I’m immediately put on my guard when someone starts using the old zero-sum argument against acknowledging someone’s rights: “Giving them the same rights I have means my rights are diminished!” This is not a good argument. Granting someone else rights does not shrink the pool of possible rights we can allow. But this is exactly the argument Sarah Ditum makes, and she even says it right in the title: Trans rights should not come at the cost of women’s fragile gains.
With a lead like that, you might expect that she’d then give lots of substantial examples of “unavoidable conflicts between women’s rights and the current trans-activist agenda”, because otherwise, I’m not going to believe it. But here’s her case: “born women” have had to acknowledge the existence of trans women.

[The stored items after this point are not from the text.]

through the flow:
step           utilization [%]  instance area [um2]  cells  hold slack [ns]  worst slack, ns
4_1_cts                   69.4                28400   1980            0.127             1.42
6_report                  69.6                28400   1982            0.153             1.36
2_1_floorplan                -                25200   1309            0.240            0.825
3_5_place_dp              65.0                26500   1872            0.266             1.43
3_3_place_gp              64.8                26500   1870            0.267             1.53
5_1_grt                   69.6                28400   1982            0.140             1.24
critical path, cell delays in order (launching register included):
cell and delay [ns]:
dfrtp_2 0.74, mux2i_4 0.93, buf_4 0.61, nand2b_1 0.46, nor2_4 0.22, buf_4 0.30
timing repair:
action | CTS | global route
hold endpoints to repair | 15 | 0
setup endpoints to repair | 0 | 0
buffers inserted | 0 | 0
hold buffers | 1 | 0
[src/hw/rtl/pisb_mul.sv]
// Bit-serial shift-add multiplier on magnitudes with a sign applied at the end.
// Depends on pisb_pkg for widths and the request/response types.
module pisb_mul import pisb_pkg::*; (
	input  logic          clk,
	input  logic          arst_n,
	input  pisb_mul_req_t req,
	output pisb_mul_rsp_t rsp
);

	localparam int CNT_W = $clog2(DATA_W);

	logic [DATA_W-1:0] a_q;
	logic [DATA_W-1:0] hi_q;
	logic [DATA_W-1:0] lo_q;
	logic              neg_q;
	logic              busy_q;
	logic              done_q;
	logic [CNT_W-1:0]  cnt_q;
	logic [DATA_W:0]   sum;
	logic [PROD_W-1:0] mag;

	assign sum = {1'b0, hi_q} + (lo_q[0] ? {1'b0, a_q} : '0);
	assign mag = {hi_q, lo_q};

	always_ff @(posedge clk or negedge arst_n) begin
		if (!arst_n) begin
			busy_q <= 1'b0;
			done_q <= 1'b0;
			cnt_q  <= '0;
		end else begin
			done_q <= 1'b0;
			if (req.start) begin
				busy_q <= 1'b1;
				cnt_q  <= '0;
			end else if (busy_q) begin
				cnt_q <= cnt_q + CNT_W'(1);
				if (cnt_q == CNT_W'(DATA_W - 1)) begin
					busy_q <= 1'b0;
					done_q <= 1'b1;
				end
			end
		end
	end

	// The multiplier bits leave the low word as the product bits enter it.
	always_ff @(posedge clk) begin
		if (req.start) begin
			a_q   <= req.a_mag;
			lo_q  <= req.b_mag;
			hi_q  <= '0;
			neg_q <= req.neg;
		end else if (busy_q) begin
			hi_q <= sum[DATA_W:1];
			lo_q <= {sum[0], lo_q[DATA_W-1:1]};
		end
	end

	assign rsp.busy = busy_q;
	assign rsp.done = done_q;
	assign rsp.prod = neg_q ? (~mag + PROD_W'(1)) : mag;

endmodule

[src/hw/rtl/pisb_div.sv]
// Restoring divider that produces one quotient bit per cycle on magnitudes.
// Depends on pisb_pkg for widths and the request/response types.
module pisb_div import pisb_pkg::*; (
	input  logic          clk,
	input  logic          arst_n,
	input  pisb_div_req_t req,
	output pisb_div_rsp_t rsp
);

	localparam int CNT_W = $clog2(DIV_W);

	logic [DIV_W-1:0]  num_q;
	logic [DATA_W-1:0] rem_q;
	logic [DATA_W-1:0] den_q;
	logic              busy_q;
	logic              done_q;
	logic [CNT_W-1:0]  cnt_q;
	logic [DATA_W+1:0] trial;
	logic              fits;

	assign trial = {1'b0, rem_q, num_q[DIV_W-1]} - {2'b00, den_q};
	assign fits  = !trial[DATA_W+1];

	always_ff @(posedge clk or negedge arst_n) begin
		if (!arst_n) begin
			busy_q <= 1'b0;
			done_q <= 1'b0;
			cnt_q  <= '0;
		end else begin
			done_q <= 1'b0;
			if (req.start) begin
				busy_q <= 1'b1;
				cnt_q  <= '0;
			end else if (busy_q) begin
				cnt_q <= cnt_q + CNT_W'(1);
				if (cnt_q == CNT_W'(DIV_W - 1)) begin
					busy_q <= 1'b0;
					done_q <= 1'b1;
				end
			end
		end
	end

	// Dividend bits shift out the top while quotient bits shift in at the bottom.
	always_ff @(posedge clk) begin
		if (req.start) begin
			num_q <= req.num_mag;
			rem_q <= '0;
			den_q <= req.den;
		end else if (busy_q) begin
			num_q <= {num_q[DIV_W-2:0], fits};
			rem_q <= fits ? trial[DATA_W-1:0] : {rem_q[DATA_W-2:0], num_q[DIV_W-1]};
		end
	end

	assign rsp.busy = busy_q;
	assign rsp.done = done_q;
	assign rsp.quo  = num_q;
	assign rsp.rem  = rem_q;

endmodule
[config.mk]
export PLATFORM = sky130hd
export DESIGN_NAME = pid_step_integral_band_core
export DESIGN_NICKNAME = d
export VERILOG_FILES = /design/src/hw/rtl/pisb_pkg.sv /design/src/hw/rtl/pid_step_integral_band_core.sv /design/src/hw/rtl/pisb_mul.sv /design/src/hw/rtl/pisb_div.sv
export SDC_FILE = /design/constraint.sdc
export NUM_CORES = 2
export LEC_CHECK = 0
export BUFFER_PORTS_ARGS = -buffer_cell sky130_fd_sc_hd__buf_2
export CAP_MARGIN = 10
export CORE_ASPECT_RATIO = 0.8
export CORE_UTILIZATION = 55
export CTS_BUF_LIST = sky130_fd_sc_hd__clkbuf_8
export DETAILED_ROUTE_END_ITERATION = 10
export PLACE_DENSITY = 0.72
export SYNTH_ARGS = -nofsm -noshare
export SYNTH_HDL_FRONTEND = slang
export SYNTH_SLANG_ARGS = --single-unit
[constraint.sdc]
create_clock -name clk -period 13.7 [get_ports clk]
set_clock_uncertainty 0.15 [all_clocks]
set_input_delay 4.11 -clock clk [delete_from_list [all_inputs] [get_ports clk]]
set_output_delay 4.11 -clock clk [all_outputs]
set_load 0.05 [all_outputs]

In June Cancer Research UK, a charity, tweeted: “Cervical screening (or the smear test) is relevant for everyone aged 25-64 with a cervix.” The odd phrasing—“everyone with a cervix” rather than “women”—was not accidental. The charity explained that it had deliberately chosen to use what it described as “inclusive language”. Similarly, the campaign Bloody Good Period, which donates tampons and sanitary towels to asylum-seekers, uses the word “menstruators” rather than “women”. And Green Party Women, an internal campaign group of the British Green Party, confirmed last year that its preferred designation for the constituency it represented was not, in fact, “women” but “non-men”.
OK, but if you’re a trans man with a cervix, shouldn’t you get cervical screening? And aren’t there plenty of women who do not menstruate for one reason or another, not just because they might be a trans woman but because they’re menopausal or taking pills? This is a rather odd complaint.
Ah, but you see, the problem is that these trends for accurate language are applied unequally. So clearly the trans activists are only targeting women’s causes for change.
It is notable that Cancer Research UK did not test its “inclusive” approach with a male-specific cancer. Its campaign messages about prostate and testicular cancer address “men”, rather than “everyone with a prostate” or “everyone with testicles”. (Addressing “people with a cervix” is, of course, only inclusive of people who know they have a cervix. Many women do not have that detailed knowledge of their internal anatomy. And those who speak English as a second language may well not know the word.) While organisations in the women’s sector have revised their language to avoid the word “women”, male-specific charities such as CALM (the Campaign against Living Miserably, a movement against male suicide) continue to refer uncomplicatedly to “men”. Women’s groups are aggressively picketed for being exclusionary; men’s clubs are left unmolested.
All right, that’s a good argument. She’s right that this asymmetry is a problem. It seems to me, though, that the problem is that trans activism hasn’t gone far enough — that we should be objecting to prostate and testicular screening campaigns that only address “men”, rather than “people with testicles and/or prostates”, and that we should aspire to greater inclusivity. It is particularly ironic that CALM doesn’t seem to recognize that discrimination against trans men and trans women increases their suicide rate. So shouldn’t Ditum be concerned about this habit of “uncomplicatedly” referring to “men” and “women”?
But no. She’s instead arguing that we should return to the lack of complicatedness of just ignoring the existence of trans individuals. It’s really weird. Her entire essay should be read as an argument for the importance of using inclusive language for all, and that society has fallen short in many instances, but her conclusion is that we should fall even shorter, to make things fair.
I don’t get it. Be worse for greater justice! It’s not a very appealing slogan.